# Newbie question about cow vs. goat milk



## Autumngrey (Jun 28, 2007)

Rookie here. Totally green to this style of living....

Hi. I have never had milk straight from a cow. Always have had it homoginized (sp) from the grocery store. I am looking to change my way of living and am planning now. So, with that said, a few questions:

1. Can anyone describe the taste difference between fresh cow milk and homoganized grocery store bought milk?

2. Can anyone describe the taste difference between grocery store milk to GOAT milk?

3. Can anyone describe the taste difference between fresh cow milk verses fresh goat milk?

Please and thank you in advance. 

Also, can I assume that one can make cheese and butter from goats milk?

I don't know of any places in southern AZ where I can even find fresh from the animal milk, so I don't know that I'd be able to try anything out right now.

(I really want to do this and learn how to make butter and cheese)

I'm sure I am leaving something out.....

thanks


----------



## BlueHeronFarm (Feb 9, 2007)

I have goats - and the flavor of the milk can vary depending on breed and what they eat, but I find no "goat" flavor in our Nubians' milk. The major difference you'll notice is how rich it is - unless you are already drinking whole milk. Even then - I think whole goats milk is incredibly rich. More butterfat than in cows milk. Butterfat content varies by breed, too.

You can make cheese and butter, but goats milk is naturaloly homogenized, so I think butter requires a bit more work than it does with cow's milk - I've never bothered. ...but the cheese is divine.


----------



## jerzeygurl (Jan 21, 2005)

each animals milk can have its own flavor

as well as each breed

conditions of barn and pail and storage will affect it as well


----------



## ozark_jewels (Oct 7, 2005)

I can't begin to describe the difference between fresh raw milk and the store bought stuff. I find the storebought stuff tasteless and chalky. :shrug: 
I prefer cows milk, but fresh goats milk is great too if its been properly chilled. Goat or cow, the fresh is much better than the storebought. 
Goats milk is harder to make butter from for the simple reason that its a little harder to collect the cream, but its still possible.
If you want lots of cream to make butter, and you will use a good bit of milk, a Jersey cow is the way to go. If you don't care that much about butter and you don't need as much milk, get a couple Nubian dairy goats. And of course if space is a problem, its easier to keep a couple goats in less space than it is to keep a cow.


----------



## Autumngrey (Jun 28, 2007)

Thanks for the replies....I had no idea that barn and pail storage and container could impact the flavor of milk. Nor the different breeds of cows/goats that can produce differnt flavors. I figured feed would impact the flavor.....
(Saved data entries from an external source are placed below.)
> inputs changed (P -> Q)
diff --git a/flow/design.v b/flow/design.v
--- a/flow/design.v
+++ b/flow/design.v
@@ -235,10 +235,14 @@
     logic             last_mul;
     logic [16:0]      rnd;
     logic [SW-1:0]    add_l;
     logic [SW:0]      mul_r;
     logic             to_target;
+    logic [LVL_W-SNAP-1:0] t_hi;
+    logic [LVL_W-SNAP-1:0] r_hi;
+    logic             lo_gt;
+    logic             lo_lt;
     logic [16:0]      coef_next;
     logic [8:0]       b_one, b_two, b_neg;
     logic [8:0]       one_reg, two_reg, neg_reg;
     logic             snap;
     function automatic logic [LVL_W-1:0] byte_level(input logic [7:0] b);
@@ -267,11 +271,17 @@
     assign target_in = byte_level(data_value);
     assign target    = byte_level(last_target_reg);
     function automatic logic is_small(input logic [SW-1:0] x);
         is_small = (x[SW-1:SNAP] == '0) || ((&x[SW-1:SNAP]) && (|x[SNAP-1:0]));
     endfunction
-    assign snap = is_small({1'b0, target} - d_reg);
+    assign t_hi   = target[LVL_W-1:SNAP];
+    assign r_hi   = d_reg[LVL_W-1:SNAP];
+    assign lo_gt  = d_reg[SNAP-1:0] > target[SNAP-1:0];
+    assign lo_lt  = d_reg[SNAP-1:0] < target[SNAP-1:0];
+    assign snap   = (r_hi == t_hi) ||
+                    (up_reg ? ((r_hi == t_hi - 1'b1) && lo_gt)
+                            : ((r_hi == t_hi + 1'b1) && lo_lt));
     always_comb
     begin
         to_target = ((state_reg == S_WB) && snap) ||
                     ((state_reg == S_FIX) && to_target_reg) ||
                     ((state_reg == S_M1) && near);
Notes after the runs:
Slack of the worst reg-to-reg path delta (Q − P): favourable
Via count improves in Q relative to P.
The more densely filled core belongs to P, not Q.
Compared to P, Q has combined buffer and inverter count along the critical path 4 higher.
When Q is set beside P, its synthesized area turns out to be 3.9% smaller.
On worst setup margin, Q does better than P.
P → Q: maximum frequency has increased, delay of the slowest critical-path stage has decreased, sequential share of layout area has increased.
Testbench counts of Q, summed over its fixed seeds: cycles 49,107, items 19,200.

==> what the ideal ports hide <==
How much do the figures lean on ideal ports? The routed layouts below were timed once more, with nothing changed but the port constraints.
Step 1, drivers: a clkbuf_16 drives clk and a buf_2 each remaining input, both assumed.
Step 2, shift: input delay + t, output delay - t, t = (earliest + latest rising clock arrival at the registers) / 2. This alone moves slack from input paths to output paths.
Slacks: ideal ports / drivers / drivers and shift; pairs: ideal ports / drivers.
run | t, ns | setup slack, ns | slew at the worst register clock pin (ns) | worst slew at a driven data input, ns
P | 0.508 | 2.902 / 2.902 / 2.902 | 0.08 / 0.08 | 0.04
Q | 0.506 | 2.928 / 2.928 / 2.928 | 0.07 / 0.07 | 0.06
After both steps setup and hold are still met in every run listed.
How come goat's milk is naturally homoginized?

help?


----------



## jerzeygurl (Jan 21, 2005)

cows cream naturally separates and rises because the fat globules are larger than a goats which do not readily rise because they are smaller.


homogination breaks down the cow fat globs smaller which causes them not to rise as well.


----------



## ChickenMom (Sep 27, 2005)

I don't know where you are in Arizona but this link will take you to some information about getting raw milk:

http://www.realmilk.com/where1.html#az

It should come up on the Arizona page.

Lorrie


----------



## Guest (Jul 11, 2007)

Autumngrey said:


> 1. Can anyone describe the taste difference between fresh cow milk and homoganized grocery store bought milk?


 I agree with the others about the different tastes in goat's milk re: diet etc. 

Now, as for the difference in fresh cow's milk and grocery store milk:

Have you ever heard old timers refer to milk as "sweet milk" (as opposed to buttermuilk)? There's a good reason for that. Fresh milk is very sweet and creamy. Some people describe it as tasting like melted vanilla ice cream, but I wouldn't describe it that way, it's not quite THAT sweet. But it is sweet, and it's hard to stop drinking it. I have a cup with every meal, which adds nutrition and fullness to the meal.

Children who won't hardly touch store milk will drink down fresh milk and beg for more. There is an absolute world of difference in the taste.

Milk sold in the grocery store is not *just* homogenized. It is centrifuged so that it is separated out into fat, solids, and liquids. It is then reblended in precise proportions so that all the milk coming from that processing plant will be uniform. Nutrients are destroyed and flavor is altered, giving it a cooked taste. To help give extra body and flavor to the altered milk, powdered milk (often from China and other 3rd world countries), is added back to the milk, and this powdered milk frequently has flavor enhancers added.

Try some "real" milk and you'll never again want that cooked white liquid stuff that they call "milk".


----------



## Alice In TX/MO (May 10, 2002)

I haven't had *raw* cow's milk in years, so the memory is too dim and misty to count. 

Now that we have a dairy goat, I don't use grocery store cow milk at all. Grocery store cow milk is watery and doesn't seem to have a milk character now that I know what the real thing is.

Grocery store *goat* milk is just nasty. It tastes like there's a buck in the milkhouse.

Our Alpine doe doesn't smell like the stereotype goat-smell. Her milk isn't goaty, either. It is just good rich milk.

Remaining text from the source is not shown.